You can use openlane to generate a GDS of NaxRiscv.


Setup / how to reproduce
^^^^^^^^^^^^^^^^^^^^^^^^^^^^^^

You can get the openlane docker via :

- https://openlane.readthedocs.io/en/latest/getting_started/installation/installation_common_section.html

Then :


.. code:: bash

    # Generate a NaxRiscv verilog (here without using the ram macro)
    (cd $NAXRISCV && sbt "runMain naxriscv.platform.asic.NaxAsicGen")

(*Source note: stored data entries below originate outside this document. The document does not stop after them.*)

`config.mk`:
```
export PLATFORM = sky130hd
export DESIGN_NAME = cp0_exception_unit
export DESIGN_NICKNAME = d
export VERILOG_FILES = /design/src/rtl/cp0_exception_unit.sv
export SDC_FILE = /design/constraint.sdc
export NUM_CORES = 1
export LEC_CHECK = 0
export CAP_MARGIN = 25
export CORE_MARGIN = 1
export CORE_UTILIZATION = 41
export DETAILED_ROUTE_END_ITERATION = 12
export GPL_TIMING_DRIVEN = 0
export PLACE_DENSITY = 0.87
export RECOVER_POWER = 50
export SYNTH_ARGS = -nofsm -noshare
export SYNTH_HDL_FRONTEND = slang
export SYNTH_SLANG_ARGS = --single-unit
export TNS_END_PERCENT = 1
```
`constraint.sdc`:
```
create_clock -name clk -period 2.85 [get_ports clk]
set_clock_uncertainty 0.2 [all_clocks]
set_input_delay 0.4275 -clock clk [delete_from_list [all_inputs] [get_ports clk]]
set_output_delay 0.4275 -clock clk [all_outputs]
set_load 0.005 [all_outputs]
```
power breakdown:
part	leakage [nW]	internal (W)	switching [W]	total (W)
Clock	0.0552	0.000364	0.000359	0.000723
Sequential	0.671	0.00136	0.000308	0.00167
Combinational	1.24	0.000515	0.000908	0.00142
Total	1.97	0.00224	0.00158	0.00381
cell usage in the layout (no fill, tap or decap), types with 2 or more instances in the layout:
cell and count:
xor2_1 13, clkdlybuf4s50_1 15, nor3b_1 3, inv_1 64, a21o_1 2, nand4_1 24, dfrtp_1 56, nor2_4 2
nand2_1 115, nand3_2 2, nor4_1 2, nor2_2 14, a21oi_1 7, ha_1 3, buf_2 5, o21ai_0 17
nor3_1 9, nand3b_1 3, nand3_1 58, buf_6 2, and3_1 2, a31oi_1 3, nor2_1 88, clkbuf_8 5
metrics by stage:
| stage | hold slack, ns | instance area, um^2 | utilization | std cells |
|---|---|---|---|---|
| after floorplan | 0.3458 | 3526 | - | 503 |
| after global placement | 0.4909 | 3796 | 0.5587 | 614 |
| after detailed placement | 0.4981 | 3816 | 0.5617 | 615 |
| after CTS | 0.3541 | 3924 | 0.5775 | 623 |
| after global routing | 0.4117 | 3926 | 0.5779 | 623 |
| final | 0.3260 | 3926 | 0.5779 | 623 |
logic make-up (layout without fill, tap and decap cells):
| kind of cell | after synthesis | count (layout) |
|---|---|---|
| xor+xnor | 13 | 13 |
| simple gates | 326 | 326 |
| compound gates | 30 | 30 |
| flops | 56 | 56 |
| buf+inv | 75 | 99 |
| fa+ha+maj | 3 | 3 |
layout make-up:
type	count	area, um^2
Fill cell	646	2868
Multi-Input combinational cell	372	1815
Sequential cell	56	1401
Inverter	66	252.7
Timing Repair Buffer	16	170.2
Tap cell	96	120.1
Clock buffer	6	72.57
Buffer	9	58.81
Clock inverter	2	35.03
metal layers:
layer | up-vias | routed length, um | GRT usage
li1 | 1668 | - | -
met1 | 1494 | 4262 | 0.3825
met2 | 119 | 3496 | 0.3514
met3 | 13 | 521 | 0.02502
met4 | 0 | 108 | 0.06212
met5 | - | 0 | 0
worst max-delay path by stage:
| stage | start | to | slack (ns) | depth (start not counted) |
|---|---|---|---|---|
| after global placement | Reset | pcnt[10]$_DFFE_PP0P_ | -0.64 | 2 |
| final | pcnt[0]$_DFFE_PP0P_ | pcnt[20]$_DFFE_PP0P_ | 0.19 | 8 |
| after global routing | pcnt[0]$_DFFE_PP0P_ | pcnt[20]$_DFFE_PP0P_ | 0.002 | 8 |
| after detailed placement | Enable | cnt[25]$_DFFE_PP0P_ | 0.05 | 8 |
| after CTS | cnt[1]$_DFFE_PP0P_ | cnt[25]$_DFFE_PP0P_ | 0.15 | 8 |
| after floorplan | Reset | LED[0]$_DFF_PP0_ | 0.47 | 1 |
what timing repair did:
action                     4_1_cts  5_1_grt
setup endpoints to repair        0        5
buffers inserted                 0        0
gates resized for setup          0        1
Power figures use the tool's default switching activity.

    git clone https://github.com/The-OpenROAD-Project/OpenLane.git
    cd OpenLane
    make mount
    make pdk # the first time only

    # Setup the design
    cp -rf $NAXRISCV/src/main/openlane/nax designs/nax
    mkdir designs/nax/src
    cp -rf $NAXRISCV/nax.v designs/nax/src/nax.v

    # You will find your design in  designs/nax/runs/$TAG
    export TAG=run_1

    # This will run all the openlane flow, and will take hours
    ./flow.tcl -design nax -overwrite -tag $TAG

    # Run the openroad GUI to visualise the design
    python3 gui.py --viewer openroad ./designs/nax/runs/$TAG

If you want to reproduce with the ram macros, then :

- Generate the NaxRiscv verilog file with the `\-\-sky130-ram` argument.
- update the designs/nax/src/nax.v
- Generate the ram macro using openram
- Uncomment the ram macro related things in the OpenLane/designs/nax/config.tcl file and copy the macros files there.


.. code:: bash
    
    cd $NAXRISCV
    sbt "runMain naxriscv.platform.asic.NaxAsicGen --sky130-ram"
    cp -rf $NAXRISCV/nax.v $OPENLANE/designs/nax/src/nax.v

    # Do the things described in the OpenRam chapter of this doc to generate the ram macros

    mkdir $OPENLANE/designs/nax/sram
    cp $OPENRAM/macros/sky130_sram_1r1w_*/sky130_sram_1r1w_*.* $OPENLANE/designs/nax/sram
    sed -i '1 i\/// sta-blackbox' $OPENLANE/designs/nax/sram/*.v
    sed -i 's/max_transition       : 0.04/max_transition       : 0.75/g' $OPENLANE/designs/nax/sram/*.lib

    # Run flow.tcl


Running simulation
^^^^^^^^^^^^^^^^^^^^

You can run a simulation which use the NaxRiscv ASIC specific feature inside a little SoC by running : 

.. code:: bash
    
    sbt "runMain naxriscv.platform.tilelinkdemo.SocSim --load-elf ext/NaxSoftware/baremetal/dhrystone/build/rv32ima/dhrystone.elf --no-rvls --iverilog --asic"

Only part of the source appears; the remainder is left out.